----- Given records

[flow/config.mk]
export PLATFORM = sky130hd
export DESIGN_NAME = generic_mem
export DESIGN_NICKNAME = generic_mem
export VERILOG_FILES = /design/flow/design.v
export SDC_FILE = /design/flow/constraint.sdc
export NUM_CORES = 4
export LEC_CHECK = 1
export CORE_UTILIZATION = 50
[flow/constraint.sdc]
current_design generic_mem

set clk_period 16.8
set clk_io_pct 0.2

create_clock -name clk0 -period $clk_period [get_ports {clk}]

set non_clock_inputs [all_inputs -no_clocks]
set_input_delay [expr $clk_period * $clk_io_pct] -clock clk0 $non_clock_inputs
set_output_delay [expr $clk_period * $clk_io_pct] -clock clk0 [all_outputs]
[flow/design.v]
`timescale 1ns / 1ps
module generic_mem #(
    parameter log2_number_of_cells = 8,  
    parameter addr_size = 32,
    parameter cell_size = 8
)
(
    input clk,
    input [addr_size-1:0] addr_bus,
    input [cell_size-1:0] data_bus_in,
    output [cell_size-1:0] data_bus_out,
    input we,
    input re,
    input rst
);
localparam number_of_cells = 1<<log2_number_of_cells;
reg [cell_size-1:0] ram [0:number_of_cells-1];
assign data_bus_out = re && !we ? ram[addr_bus] : 'hz;
integer it;
always @(posedge clk ) begin
    if (we && !rst) begin
        ram[addr_bus] <= data_bus_in;
    end
    if (rst) begin
        for ( it = 0; it < number_of_cells; it = it + 1 ) begin
            ram[it] <= 'h0;
        end
    end
end
endmodule
[flow/run.sh]
#!/bin/bash
# OpenROAD 26Q1-2900-gdf79404cd8, Yosys 0.63+post, stock flow scripts
make -C /OpenROAD-flow-scripts/flow DESIGN_CONFIG=/design/flow/config.mk WORK_HOME=/design/flow/orfs finish
==> qor.yml <==
sta:
  period_minus_slack_ns: 11.92
  finClkSkew_ns: 0
  rsz0062_at_grt: "false"
  slew_viol_final: 0
  worst_slew_pin_slew_ns: 1.24
  hold_viol: 0
  tns_ns: 0
  setup_violations: 0
  max_slew_margin_pct: 17.3
  finalClockPeriodUsage_pct: 71.0
  fmax_mhz: 83.9
synth:
  synthesis.area_um2: 89500
  numSynthFlops: 2048
  top_area_cell: "dfxtp_1"
  synth_seq_share_pct: 45.8
  ys_types: 27
  synthTopCellsByArea: "dfxtp_1 (46%), mux4_2 (13%), a21oi_1 (12%)"
  synth_top_area_share_pct: 45.8
  yosys_area_um2: 89500
  syn_area_per_cell_um2: 8.46
  ys_cells: 10574
  syn_inst: 10574
  yosysWarnings: 2
route:
  met3_length_um: 29900
  viasPerCell: 6.33
  dr.pass1.iters: 6
  first_iter_violations: 7780
  postRouteAntennaNets: 0
  wl_met2_um: 137000
  highest_layer: "met5"
  detail_route.wl_per_cell_um: 23.7
  routed_wl_um: 295000
  vias: 78823
  wl_met1_um: 119000
  drc: 0
grt:
  grt_pass1_vias: 76898
  grt-ovfl-total: 0
  antenna_found_initial: 1
  grt_pass1_wl_um: 457000
  track_usage_pct: 34.1
  grt_max_degree: 172
cts:
  clk_pin_slew_ns: 0.06
  tritoncts: "done"
  htree_num_levels: 4
  cts_resized: 0
  cts_sinks: 2048
  numCtsBuffers: 213
  hold_buffers: 0
  clkLatencyLatePin_ns: 0.84
  root_buffer: "clkbuf_16"
  clockBufferDepth: 3
  cts_setup_buffers: 0
job:
  max-cap-violations: 0
  warnings: 63
worst_setup_path:
  required_ns: 13.44
  cp_num_buf_inv: 5
  slowest_delay_ns: 0.81
  critical_path.max_fanout: 39
  startpoint: "addr_bus[1]"
  slowest_stage: "o41ai_1"
  worstPathArrival_ns: 8.56
  worstSetupPathType: "in2out"
  reg2regPathDepth: 2
  r2r_slack_ns: 16.12
  timing.critical_path.mode_cell: "buf_4"
  r2r-start: "ram[47][3]"
  setup.worst_path.start_class: "input pin"
  cp_cell_sequence: "buf_8, buf_4, buf_4, buf_4, mux4_2, a22oi_1, a21oi_1, o41ai_1, nand4_1, clkdlybuf4s50_1"
  cp-end-kind: "primary output"
  rr_endpoint: "ram[47][3]"
  crit_family: "buffers and inverters"
power:
  p_switching_mw: 2.39
  pwr-share-clk_pct: 46.7
  seqPwrFrac_pct: 48.5
  cellPowerDensity_nw_per_um2: 103
  ir_worst_vdd_uv: 82.7
  power.share.switching_pct: 23.8
  internal_power_mw: 7.64
  leakagePower_nw: 28.8
  power.combinational.fraction_pct: 4.8
final_layout:
  largest_reg_flops: 2048
  final_core_util_pct: 55.0
  reg_top3: "ram: 2048 flops"
  regMostFlops: "ram"
  nFillCells: 15259
  comb_area_um2: 44200
  flop_area_um2: 41000
  drive_above_1_share_pct: 11.1
  synthToLayoutAreaGrowth_pct: 8.71
placement:
  portBuffers: 26
  dp_hpwl_um: 165000
  gp_congestion: 0.909
die:
  fp.coreArea_um2: 177000
  fp.dieH_um: 425
  pin_count: 52
  die_area_um2: 181000
  die_x_um: 425
  rows: 154
  fp_util_pct: 50.6
worst_hold_path:
  holdCritStartpoint: "ram[238][4]"
  hold_depth: 2
  whs_endpoint: "ram[238][4]"
  holdCritPathClass: "reg2reg"
outcome:
  status: "finished clean"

----------

### What needs to be done
In full and without error, retype the entries above.

### Written response
[flow/config.mk]
export PLATFORM = sky130hd
export DESIGN_NAME = generic_mem
export DESIGN_NICKNAME = generic_mem
export VERILOG_FILES = /design/flow/design.v
export SDC_FILE = /design/flow/constraint.sdc
export NUM_CORES = 4
export LEC_CHECK = 1
export CORE_UTILIZATION = 50
[flow/constraint.sdc]
current_design generic_mem

set clk_period 16.8
set clk_io_pct 0.2

create_clock -name clk0 -period $clk_period [get_ports {clk}]

set non_clock_inputs [all_inputs -no_clocks]
set_input_delay [expr $clk_period * $clk_io_pct] -clock clk0 $non_clock_inputs
set_output_delay [expr $clk_period * $clk_io_pct] -clock clk0 [all_outputs]
[flow/design.v]
`timescale 1ns / 1ps
module generic_mem #(
    parameter log2_number_of_cells = 8,  
    parameter addr_size = 32,
    parameter cell_size = 8
)
(
    input clk,
    input [addr_size-1:0] addr_bus,
    input [cell_size-1:0] data_bus_in,
    output [cell_size-1:0] data_bus_out,
    input we,
    input re,
    input rst
);
localparam number_of_cells = 1<<log2_number_of_cells;
reg [cell_size-1:0] ram [0:number_of_cells-1];
assign data_bus_out = re && !we ? ram[addr_bus] : 'hz;
integer it;
always @(posedge clk ) begin
    if (we && !rst) begin
        ram[addr_bus] <= data_bus_in;
    end
    if (rst) begin
        for ( it = 0; it < number_of_cells; it = it + 1 ) begin
            ram[it] <= 'h0;
        end
    end
end
endmodule
[flow/run.sh]
#!/bin/bash
# OpenROAD 26Q1-2900-gdf79404cd8, Yosys 0.63+post, stock flow scripts
make -C /OpenROAD-flow-scripts/flow DESIGN_CONFIG=/design/flow/config.mk WORK_HOME=/design/flow/orfs finish
==> qor.yml <==
sta:
  period_minus_slack_ns: 11.92
  finClkSkew_ns: 0
  rsz0062_at_grt: "false"
  slew_viol_final: 0
  worst_slew_pin_slew_ns: 1.24
  hold_viol: 0
  tns_ns: 0
  setup_violations: 0
  max_slew_margin_pct: 17.3
  finalClockPeriodUsage_pct: 71.0
  fmax_mhz: 83.9
synth:
  synthesis.area_um2: 89500
  numSynthFlops: 2048
  top_area_cell: "dfxtp_1"
  synth_seq_share_pct: 45.8
  ys_types: 27
  synthTopCellsByArea: "dfxtp_1 (46%), mux4_2 (13%), a21oi_1 (12%)"
  synth_top_area_share_pct: 45.8
  yosys_area_um2: 89500
  syn_area_per_cell_um2: 8.46
  ys_cells: 10574
  syn_inst: 10574
  yosysWarnings: 2
route:
  met3_length_um: 29900
  viasPerCell: 6.33
  dr.pass1.iters: 6
  first_iter_violations: 7780
  postRouteAntennaNets: 0
  wl_met2_um: 137000
  highest_layer: "met5"
  detail_route.wl_per_cell_um: 23.7
  routed_wl_um: 295000
  vias: 78823
  wl_met1_um: 119000
  drc: 0
grt:
  grt_pass1_vias: 76898
  grt-ovfl-total: 0
  antenna_found_initial: 1
  grt_pass1_wl_um: 457000
  track_usage_pct: 34.1
  grt_max_degree: 172
cts:
  clk_pin_slew_ns: 0.06
  tritoncts: "done"
  htree_num_levels: 4
  cts_resized: 0
  cts_sinks: 2048
  numCtsBuffers: 213
  hold_buffers: 0
  clkLatencyLatePin_ns: 0.84
  root_buffer: "clkbuf_16"
  clockBufferDepth: 3
  cts_setup_buffers: 0
job:
  max-cap-violations: 0
  warnings: 63
worst_setup_path:
  required_ns: 13.44
  cp_num_buf_inv: 5
  slowest_delay_ns: 0.81
  critical_path.max_fanout: 39
  startpoint: "addr_bus[1]"
  slowest_stage: "o41ai_1"
  worstPathArrival_ns: 8.56
  worstSetupPathType: "in2out"
  reg2regPathDepth: 2
  r2r_slack_ns: 16.12
  timing.critical_path.mode_cell: "buf_4"
  r2r-start: "ram[47][3]"
  setup.worst_path.start_class: "input pin"
  cp_cell_sequence: "buf_8, buf_4, buf_4, buf_4, mux4_2, a22oi_1, a21oi_1, o41ai_1, nand4_1, clkdlybuf4s50_1"
  cp-end-kind: "primary output"
  rr_endpoint: "ram[47][3]"
  crit_family: "buffers and inverters"
power:
  p_switching_mw: 2.39
  pwr-share-clk_pct: 46.7
  seqPwrFrac_pct: 48.5
  cellPowerDensity_nw_per_um2: 103
  ir_worst_vdd_uv: 82.7
  power.share.switching_pct: 23.8
  internal_power_mw: 7.64
  leakagePower_nw: 28.8
  power.combinational.fraction_pct: 4.8
final_layout:
  largest_reg_flops: 2048
  final_core_util_pct: 55.0
  reg_top3: "ram: 2048 flops"
  regMostFlops: "ram"
  nFillCells: 15259
  comb_area_um2: 44200
  flop_area_um2: 41000
  drive_above_1_share_pct: 11.1
  synthToLayoutAreaGrowth_pct: 8.71
placement:
  portBuffers: 26
  dp_hpwl_um: 165000
  gp_congestion: 0.909
die:
  fp.coreArea_um2: 177000
  fp.dieH_um: 425
  pin_count: 52
  die_area_um2: 181000
  die_x_um: 425
  rows: 154
  fp_util_pct: 50.6
worst_hold_path:
  holdCritStartpoint: "ram[238][4]"
  hold_depth: 2
  whs_endpoint: "ram[238][4]"
  holdCritPathClass: "reg2reg"
outcome:
  status: "finished clean"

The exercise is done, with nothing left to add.